Work task: Please repeat exactly the lines below from the one containing "g_cell.u_cell.out_valid: 16" down to the one containing "what timing repair", both included, and nothing else.

**** Data ****

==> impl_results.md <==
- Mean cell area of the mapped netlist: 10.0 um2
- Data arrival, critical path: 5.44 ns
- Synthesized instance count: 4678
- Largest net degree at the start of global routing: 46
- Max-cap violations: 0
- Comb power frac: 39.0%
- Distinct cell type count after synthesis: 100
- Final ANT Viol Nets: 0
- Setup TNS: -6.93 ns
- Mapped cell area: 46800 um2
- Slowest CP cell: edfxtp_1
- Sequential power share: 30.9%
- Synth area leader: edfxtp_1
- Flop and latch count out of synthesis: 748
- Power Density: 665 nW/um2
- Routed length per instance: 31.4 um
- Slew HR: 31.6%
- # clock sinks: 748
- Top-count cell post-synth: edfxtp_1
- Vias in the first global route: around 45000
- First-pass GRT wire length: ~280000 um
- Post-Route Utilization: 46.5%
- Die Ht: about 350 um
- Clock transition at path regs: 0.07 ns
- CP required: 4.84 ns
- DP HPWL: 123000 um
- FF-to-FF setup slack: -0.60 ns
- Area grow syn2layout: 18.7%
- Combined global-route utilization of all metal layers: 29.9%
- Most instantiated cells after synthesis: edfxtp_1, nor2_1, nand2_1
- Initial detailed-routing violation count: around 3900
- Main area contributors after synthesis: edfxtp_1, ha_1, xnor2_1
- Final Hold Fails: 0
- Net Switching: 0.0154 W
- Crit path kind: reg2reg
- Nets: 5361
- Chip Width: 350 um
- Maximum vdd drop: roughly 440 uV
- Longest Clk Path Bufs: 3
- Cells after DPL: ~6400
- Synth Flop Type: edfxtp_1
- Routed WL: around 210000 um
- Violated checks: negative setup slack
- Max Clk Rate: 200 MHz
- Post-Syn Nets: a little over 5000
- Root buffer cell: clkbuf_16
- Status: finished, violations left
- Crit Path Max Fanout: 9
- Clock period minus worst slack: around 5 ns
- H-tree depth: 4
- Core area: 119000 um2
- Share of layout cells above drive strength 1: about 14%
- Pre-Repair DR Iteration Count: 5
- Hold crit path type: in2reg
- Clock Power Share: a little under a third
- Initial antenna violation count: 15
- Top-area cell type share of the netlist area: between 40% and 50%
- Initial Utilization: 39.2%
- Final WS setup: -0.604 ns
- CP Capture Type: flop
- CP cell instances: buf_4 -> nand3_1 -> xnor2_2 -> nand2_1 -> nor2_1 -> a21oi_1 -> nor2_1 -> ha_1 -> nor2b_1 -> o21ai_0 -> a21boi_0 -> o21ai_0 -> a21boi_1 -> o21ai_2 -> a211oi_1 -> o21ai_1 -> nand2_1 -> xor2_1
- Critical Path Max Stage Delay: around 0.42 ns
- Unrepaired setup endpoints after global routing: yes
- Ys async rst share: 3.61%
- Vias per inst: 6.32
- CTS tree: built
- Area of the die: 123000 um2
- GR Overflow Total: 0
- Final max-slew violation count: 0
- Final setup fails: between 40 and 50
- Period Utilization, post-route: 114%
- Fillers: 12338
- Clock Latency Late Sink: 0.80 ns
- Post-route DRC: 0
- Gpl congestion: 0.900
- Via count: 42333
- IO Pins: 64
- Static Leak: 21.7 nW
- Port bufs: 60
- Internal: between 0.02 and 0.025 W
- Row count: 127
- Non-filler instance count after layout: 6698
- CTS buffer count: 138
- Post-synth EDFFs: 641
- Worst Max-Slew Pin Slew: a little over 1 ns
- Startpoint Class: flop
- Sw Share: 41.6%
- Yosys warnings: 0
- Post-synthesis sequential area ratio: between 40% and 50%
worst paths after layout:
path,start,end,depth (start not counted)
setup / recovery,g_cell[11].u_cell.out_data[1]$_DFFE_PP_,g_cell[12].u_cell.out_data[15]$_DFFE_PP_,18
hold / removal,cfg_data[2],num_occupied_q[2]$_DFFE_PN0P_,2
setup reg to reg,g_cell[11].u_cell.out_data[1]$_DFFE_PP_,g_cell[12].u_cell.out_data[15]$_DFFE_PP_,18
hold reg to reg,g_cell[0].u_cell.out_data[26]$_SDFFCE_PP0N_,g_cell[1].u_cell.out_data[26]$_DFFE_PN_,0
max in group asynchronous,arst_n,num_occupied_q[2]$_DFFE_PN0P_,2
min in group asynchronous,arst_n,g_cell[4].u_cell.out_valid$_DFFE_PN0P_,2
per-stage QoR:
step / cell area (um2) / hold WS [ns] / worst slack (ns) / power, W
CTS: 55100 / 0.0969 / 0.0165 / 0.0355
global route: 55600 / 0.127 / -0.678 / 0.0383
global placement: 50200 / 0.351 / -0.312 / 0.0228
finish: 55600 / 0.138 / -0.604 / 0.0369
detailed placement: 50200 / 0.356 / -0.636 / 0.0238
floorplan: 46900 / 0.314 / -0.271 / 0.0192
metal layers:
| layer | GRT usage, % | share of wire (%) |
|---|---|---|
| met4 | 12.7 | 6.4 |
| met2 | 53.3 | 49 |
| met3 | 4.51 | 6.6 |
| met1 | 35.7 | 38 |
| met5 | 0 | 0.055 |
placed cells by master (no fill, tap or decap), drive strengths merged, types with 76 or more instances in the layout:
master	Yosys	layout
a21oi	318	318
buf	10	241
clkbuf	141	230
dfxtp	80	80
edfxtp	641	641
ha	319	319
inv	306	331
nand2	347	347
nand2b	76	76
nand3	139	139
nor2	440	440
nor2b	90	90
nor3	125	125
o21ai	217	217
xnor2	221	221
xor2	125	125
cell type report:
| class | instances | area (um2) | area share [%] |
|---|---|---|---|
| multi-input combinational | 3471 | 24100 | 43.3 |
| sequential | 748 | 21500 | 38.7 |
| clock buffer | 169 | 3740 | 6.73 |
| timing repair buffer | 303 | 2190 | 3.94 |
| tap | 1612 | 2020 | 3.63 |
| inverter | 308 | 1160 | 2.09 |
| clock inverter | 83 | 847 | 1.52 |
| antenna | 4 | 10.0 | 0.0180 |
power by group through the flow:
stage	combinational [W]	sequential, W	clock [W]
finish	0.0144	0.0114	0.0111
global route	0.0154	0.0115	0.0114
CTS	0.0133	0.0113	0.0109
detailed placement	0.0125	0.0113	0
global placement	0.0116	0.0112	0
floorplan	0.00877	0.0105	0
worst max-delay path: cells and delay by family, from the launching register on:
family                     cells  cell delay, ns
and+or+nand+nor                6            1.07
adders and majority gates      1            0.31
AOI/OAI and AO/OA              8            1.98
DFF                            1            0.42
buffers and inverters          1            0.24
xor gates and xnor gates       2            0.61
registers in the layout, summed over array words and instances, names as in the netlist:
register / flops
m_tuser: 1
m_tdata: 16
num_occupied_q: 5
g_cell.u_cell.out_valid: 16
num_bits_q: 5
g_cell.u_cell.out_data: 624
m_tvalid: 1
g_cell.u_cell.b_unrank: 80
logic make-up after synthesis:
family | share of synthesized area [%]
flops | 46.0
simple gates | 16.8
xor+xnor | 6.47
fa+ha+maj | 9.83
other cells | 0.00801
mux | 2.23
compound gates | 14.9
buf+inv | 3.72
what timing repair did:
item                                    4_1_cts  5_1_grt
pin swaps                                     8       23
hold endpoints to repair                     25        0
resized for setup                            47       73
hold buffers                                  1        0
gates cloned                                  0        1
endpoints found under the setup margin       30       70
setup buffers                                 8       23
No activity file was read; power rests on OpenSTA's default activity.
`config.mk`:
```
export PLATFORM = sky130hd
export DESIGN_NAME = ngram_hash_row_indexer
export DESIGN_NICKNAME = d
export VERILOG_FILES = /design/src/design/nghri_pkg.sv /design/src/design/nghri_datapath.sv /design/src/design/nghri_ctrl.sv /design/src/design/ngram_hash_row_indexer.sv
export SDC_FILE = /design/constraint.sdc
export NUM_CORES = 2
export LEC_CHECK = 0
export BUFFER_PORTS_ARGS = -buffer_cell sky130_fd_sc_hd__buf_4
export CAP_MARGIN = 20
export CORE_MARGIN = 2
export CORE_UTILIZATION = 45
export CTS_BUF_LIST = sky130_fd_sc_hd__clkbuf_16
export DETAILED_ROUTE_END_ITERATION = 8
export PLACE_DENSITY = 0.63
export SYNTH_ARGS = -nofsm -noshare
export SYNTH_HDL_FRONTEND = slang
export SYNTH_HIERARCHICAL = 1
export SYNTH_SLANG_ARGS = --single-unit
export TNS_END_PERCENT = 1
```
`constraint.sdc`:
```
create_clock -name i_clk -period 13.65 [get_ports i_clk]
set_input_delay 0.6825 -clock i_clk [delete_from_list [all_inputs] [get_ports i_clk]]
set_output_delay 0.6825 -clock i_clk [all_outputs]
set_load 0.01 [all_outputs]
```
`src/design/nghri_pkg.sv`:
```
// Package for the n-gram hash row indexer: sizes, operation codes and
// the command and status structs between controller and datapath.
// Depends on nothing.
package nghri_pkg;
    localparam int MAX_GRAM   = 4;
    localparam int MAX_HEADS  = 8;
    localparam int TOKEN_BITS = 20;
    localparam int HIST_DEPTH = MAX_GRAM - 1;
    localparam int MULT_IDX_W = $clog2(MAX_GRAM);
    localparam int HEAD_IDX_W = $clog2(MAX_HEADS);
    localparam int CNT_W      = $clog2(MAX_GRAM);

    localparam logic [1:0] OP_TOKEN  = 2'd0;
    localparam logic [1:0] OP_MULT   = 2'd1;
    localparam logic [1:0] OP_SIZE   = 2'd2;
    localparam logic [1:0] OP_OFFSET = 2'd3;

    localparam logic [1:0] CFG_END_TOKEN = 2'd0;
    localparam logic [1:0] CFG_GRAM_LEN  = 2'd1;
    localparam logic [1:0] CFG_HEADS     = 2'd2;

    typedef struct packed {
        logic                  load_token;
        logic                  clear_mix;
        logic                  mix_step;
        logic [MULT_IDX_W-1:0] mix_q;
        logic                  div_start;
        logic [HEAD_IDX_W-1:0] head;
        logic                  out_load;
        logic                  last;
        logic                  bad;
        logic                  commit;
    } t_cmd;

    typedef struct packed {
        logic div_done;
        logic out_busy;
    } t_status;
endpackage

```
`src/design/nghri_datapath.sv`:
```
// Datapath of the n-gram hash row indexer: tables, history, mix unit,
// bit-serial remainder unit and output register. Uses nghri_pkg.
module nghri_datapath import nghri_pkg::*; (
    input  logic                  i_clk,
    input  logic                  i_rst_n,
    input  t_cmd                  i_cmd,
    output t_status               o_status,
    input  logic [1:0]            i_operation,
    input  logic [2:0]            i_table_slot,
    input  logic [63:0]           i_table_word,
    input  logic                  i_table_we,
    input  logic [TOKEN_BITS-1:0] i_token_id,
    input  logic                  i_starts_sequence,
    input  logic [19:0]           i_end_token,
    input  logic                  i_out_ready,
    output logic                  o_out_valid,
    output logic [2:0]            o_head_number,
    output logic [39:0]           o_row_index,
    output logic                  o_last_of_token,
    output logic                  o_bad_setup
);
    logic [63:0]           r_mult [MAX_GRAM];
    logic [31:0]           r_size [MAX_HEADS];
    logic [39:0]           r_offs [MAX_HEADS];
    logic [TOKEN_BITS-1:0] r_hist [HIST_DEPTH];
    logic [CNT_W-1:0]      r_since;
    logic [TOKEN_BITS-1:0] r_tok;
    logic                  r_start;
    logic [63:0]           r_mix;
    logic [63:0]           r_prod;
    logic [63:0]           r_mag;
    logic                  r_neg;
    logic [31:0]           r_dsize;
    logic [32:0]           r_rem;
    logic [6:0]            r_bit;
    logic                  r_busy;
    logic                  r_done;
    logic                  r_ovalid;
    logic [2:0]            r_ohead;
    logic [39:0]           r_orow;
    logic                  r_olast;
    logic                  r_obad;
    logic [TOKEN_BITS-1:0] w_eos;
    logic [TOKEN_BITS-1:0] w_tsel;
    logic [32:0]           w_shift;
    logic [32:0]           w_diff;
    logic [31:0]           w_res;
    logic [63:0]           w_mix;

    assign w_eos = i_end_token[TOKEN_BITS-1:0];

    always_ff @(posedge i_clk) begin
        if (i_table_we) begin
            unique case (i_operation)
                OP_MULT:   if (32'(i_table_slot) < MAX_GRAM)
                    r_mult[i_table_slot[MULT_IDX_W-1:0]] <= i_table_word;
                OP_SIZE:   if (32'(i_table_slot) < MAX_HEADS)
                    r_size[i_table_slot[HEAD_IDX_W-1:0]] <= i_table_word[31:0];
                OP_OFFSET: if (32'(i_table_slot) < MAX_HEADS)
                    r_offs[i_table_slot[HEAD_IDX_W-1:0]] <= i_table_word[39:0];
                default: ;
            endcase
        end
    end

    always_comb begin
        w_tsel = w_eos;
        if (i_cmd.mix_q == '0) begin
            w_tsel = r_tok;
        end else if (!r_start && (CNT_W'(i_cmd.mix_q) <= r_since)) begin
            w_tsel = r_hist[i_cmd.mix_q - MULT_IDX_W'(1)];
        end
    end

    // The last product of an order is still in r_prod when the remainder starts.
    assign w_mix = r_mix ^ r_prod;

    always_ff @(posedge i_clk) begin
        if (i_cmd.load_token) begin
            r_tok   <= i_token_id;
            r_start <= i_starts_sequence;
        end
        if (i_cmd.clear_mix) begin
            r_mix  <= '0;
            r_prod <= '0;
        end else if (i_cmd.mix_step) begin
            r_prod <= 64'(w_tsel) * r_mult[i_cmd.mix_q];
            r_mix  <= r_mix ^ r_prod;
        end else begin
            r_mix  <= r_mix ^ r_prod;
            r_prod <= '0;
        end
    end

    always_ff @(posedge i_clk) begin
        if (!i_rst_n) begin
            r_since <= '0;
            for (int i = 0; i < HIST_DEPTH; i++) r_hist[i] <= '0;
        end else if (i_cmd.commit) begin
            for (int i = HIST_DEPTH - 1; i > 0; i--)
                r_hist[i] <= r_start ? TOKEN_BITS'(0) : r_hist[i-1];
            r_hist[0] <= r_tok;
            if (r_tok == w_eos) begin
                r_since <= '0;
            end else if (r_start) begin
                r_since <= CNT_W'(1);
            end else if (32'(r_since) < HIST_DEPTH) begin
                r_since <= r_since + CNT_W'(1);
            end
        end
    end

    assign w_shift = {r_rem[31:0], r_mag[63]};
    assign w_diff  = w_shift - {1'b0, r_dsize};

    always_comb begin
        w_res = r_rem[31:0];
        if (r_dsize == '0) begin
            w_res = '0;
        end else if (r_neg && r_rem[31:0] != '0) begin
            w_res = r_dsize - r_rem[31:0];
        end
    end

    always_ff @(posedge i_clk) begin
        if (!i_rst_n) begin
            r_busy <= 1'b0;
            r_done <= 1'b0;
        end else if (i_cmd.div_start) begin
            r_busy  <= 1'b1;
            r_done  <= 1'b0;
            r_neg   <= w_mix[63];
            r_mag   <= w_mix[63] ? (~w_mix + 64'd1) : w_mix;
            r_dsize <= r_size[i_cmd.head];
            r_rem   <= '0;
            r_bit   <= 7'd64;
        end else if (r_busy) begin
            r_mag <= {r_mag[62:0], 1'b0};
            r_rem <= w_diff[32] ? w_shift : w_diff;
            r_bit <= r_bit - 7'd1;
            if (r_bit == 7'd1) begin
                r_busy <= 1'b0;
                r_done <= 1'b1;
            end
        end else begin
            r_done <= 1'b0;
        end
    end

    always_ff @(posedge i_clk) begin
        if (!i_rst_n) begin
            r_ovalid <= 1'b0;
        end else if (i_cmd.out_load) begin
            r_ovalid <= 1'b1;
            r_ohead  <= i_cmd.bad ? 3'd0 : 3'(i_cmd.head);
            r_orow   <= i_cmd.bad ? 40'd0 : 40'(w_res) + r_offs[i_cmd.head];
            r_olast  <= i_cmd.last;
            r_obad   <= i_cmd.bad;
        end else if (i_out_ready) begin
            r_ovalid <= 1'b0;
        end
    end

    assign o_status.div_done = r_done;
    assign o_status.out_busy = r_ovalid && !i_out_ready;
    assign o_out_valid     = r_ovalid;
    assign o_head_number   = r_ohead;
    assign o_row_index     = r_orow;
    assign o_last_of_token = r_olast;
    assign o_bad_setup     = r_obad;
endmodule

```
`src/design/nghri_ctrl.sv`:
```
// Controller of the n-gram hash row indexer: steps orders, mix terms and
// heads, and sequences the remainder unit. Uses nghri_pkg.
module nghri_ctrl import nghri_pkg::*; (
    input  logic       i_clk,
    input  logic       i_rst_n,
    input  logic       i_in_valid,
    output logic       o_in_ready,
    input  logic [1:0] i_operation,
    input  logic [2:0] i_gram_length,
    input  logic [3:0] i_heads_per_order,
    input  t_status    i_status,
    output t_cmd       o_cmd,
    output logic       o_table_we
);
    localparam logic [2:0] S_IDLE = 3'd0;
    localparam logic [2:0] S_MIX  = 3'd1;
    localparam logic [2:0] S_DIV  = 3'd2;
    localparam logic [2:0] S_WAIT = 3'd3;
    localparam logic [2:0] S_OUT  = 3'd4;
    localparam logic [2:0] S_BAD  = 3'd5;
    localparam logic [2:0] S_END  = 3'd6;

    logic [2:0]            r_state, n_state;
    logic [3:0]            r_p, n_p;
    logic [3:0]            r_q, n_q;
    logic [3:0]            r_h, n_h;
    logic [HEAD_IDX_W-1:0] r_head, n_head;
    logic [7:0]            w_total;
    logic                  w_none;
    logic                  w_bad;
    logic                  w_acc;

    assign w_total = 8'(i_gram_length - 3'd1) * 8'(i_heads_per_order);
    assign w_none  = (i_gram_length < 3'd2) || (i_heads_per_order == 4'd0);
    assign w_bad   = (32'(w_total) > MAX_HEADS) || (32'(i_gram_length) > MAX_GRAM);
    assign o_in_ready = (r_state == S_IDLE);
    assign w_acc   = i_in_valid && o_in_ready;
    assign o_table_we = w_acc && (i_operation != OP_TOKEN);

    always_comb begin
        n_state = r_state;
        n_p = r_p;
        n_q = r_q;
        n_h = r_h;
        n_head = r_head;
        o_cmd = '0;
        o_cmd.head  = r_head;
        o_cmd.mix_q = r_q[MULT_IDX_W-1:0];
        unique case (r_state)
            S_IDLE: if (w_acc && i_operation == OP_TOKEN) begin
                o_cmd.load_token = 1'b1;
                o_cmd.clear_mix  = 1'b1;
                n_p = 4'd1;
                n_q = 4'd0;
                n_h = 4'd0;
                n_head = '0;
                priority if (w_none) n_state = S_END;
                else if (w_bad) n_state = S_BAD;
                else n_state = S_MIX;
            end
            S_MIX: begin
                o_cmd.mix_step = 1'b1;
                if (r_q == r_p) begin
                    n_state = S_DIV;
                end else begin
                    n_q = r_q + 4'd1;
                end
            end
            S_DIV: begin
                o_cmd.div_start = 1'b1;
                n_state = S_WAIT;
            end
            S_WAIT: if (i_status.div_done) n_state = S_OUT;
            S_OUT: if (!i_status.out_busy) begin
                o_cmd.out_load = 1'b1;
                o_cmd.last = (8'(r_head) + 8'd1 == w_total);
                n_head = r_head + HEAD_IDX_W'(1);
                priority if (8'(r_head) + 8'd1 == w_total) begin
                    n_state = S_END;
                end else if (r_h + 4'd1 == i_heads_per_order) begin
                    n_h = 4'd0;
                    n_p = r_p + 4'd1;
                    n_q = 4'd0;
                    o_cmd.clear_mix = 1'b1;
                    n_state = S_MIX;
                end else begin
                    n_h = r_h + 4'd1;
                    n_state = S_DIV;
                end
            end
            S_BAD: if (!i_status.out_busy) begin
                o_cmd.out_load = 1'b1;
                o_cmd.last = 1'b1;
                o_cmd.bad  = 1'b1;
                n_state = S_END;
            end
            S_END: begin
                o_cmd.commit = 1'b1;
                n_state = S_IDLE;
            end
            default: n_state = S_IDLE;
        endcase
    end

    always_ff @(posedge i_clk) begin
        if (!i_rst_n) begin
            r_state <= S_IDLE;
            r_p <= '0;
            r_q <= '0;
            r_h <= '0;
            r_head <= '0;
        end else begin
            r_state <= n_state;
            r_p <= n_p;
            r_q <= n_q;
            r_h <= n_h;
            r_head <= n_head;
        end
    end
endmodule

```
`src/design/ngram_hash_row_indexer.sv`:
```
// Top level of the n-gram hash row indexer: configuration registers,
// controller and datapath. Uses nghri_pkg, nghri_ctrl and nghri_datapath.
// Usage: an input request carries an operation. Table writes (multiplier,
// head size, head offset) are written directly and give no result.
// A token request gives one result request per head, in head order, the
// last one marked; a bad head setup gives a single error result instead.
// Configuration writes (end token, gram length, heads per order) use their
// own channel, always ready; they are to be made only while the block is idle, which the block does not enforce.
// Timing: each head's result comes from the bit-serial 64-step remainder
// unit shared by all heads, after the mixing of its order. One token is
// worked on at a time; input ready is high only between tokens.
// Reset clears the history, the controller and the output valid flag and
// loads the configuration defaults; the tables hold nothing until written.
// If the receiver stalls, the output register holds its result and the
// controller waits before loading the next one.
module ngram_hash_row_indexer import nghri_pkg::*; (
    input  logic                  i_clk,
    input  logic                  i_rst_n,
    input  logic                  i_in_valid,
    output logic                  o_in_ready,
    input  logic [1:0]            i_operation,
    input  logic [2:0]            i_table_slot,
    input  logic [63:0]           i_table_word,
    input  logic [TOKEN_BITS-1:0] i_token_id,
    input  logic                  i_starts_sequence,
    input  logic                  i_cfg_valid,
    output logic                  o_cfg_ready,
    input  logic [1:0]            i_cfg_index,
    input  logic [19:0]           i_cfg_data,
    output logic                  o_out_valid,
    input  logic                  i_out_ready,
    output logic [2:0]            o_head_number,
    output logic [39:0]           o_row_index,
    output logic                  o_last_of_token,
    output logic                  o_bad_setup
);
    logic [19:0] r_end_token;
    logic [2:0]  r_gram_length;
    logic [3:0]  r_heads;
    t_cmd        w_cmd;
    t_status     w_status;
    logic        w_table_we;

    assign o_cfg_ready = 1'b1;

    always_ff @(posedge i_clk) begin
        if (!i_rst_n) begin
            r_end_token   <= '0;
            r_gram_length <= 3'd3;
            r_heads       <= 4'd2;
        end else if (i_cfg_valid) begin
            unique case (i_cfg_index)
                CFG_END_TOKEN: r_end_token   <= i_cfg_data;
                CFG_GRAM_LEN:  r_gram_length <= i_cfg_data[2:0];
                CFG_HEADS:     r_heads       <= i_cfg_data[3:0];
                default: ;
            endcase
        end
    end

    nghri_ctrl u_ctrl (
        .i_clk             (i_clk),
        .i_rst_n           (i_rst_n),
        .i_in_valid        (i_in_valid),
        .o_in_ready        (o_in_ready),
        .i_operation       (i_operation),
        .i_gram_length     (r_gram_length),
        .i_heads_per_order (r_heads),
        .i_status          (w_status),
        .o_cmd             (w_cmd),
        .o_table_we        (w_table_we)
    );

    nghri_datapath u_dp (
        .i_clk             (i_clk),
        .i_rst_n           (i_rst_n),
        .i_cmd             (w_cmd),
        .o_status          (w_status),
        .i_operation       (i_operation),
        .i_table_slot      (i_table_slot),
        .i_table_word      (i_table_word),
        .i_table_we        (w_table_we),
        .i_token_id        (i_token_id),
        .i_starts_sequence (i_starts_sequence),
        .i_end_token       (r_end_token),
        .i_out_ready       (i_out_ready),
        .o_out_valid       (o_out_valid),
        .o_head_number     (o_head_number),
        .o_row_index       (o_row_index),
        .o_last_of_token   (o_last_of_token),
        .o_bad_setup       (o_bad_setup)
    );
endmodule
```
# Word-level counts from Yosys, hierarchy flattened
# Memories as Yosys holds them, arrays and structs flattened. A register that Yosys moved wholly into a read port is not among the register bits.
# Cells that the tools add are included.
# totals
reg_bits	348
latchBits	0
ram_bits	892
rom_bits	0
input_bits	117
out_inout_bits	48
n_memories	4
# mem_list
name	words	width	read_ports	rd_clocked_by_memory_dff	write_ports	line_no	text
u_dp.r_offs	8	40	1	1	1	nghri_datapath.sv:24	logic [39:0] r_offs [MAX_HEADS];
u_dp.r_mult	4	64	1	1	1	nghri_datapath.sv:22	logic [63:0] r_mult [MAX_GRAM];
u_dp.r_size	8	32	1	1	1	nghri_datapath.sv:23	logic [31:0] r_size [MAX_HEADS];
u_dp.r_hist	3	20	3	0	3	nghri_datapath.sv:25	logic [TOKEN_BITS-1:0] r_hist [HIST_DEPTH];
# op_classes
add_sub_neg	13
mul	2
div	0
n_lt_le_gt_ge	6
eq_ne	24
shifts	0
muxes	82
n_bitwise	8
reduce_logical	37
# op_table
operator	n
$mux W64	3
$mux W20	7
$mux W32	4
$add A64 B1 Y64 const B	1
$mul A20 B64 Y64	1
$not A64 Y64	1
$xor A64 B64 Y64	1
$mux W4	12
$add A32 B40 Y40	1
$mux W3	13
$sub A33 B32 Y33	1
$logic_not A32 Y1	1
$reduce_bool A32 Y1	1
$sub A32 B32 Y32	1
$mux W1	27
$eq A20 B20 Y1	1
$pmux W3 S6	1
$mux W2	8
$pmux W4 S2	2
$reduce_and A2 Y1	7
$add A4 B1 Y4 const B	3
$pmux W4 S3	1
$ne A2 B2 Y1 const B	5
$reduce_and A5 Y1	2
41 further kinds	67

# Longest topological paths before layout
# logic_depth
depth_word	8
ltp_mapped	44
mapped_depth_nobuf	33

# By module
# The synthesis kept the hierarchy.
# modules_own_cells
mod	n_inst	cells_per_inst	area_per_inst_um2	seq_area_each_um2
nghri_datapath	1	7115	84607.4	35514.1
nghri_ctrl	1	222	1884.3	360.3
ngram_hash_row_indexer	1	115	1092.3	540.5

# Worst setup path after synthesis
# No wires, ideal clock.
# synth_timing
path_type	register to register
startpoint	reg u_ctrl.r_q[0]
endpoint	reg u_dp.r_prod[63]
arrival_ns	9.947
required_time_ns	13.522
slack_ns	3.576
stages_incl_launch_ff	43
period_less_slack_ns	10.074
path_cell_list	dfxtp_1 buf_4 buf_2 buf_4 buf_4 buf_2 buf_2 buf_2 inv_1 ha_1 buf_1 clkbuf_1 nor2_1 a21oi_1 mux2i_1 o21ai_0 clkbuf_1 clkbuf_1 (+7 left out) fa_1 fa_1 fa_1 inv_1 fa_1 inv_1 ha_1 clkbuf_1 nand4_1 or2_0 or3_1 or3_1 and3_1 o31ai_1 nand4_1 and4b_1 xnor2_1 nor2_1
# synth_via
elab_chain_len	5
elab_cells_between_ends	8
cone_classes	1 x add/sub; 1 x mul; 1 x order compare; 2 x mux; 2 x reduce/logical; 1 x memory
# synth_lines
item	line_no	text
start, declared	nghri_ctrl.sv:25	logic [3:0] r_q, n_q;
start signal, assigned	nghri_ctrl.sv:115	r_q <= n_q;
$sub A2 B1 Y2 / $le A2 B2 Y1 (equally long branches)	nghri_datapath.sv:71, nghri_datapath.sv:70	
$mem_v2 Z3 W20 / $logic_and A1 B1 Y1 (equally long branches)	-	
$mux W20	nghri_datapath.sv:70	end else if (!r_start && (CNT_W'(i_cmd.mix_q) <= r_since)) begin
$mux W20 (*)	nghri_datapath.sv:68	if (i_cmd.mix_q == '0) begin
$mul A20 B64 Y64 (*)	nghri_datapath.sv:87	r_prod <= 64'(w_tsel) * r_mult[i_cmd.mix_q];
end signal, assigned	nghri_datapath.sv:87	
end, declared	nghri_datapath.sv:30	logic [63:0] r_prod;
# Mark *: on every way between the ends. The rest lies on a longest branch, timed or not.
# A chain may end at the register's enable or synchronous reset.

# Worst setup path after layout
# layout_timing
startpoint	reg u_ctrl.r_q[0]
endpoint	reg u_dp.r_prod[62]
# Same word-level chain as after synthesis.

****

Result of the exercise:
g_cell.u_cell.out_valid: 16
num_bits_q: 5
g_cell.u_cell.out_data: 624
m_tvalid: 1
g_cell.u_cell.b_unrank: 80
logic make-up after synthesis:
family | share of synthesized area [%]
flops | 46.0
simple gates | 16.8
xor+xnor | 6.47
fa+ha+maj | 9.83
other cells | 0.00801
mux | 2.23
compound gates | 14.9
buf+inv | 3.72
what timing repair did:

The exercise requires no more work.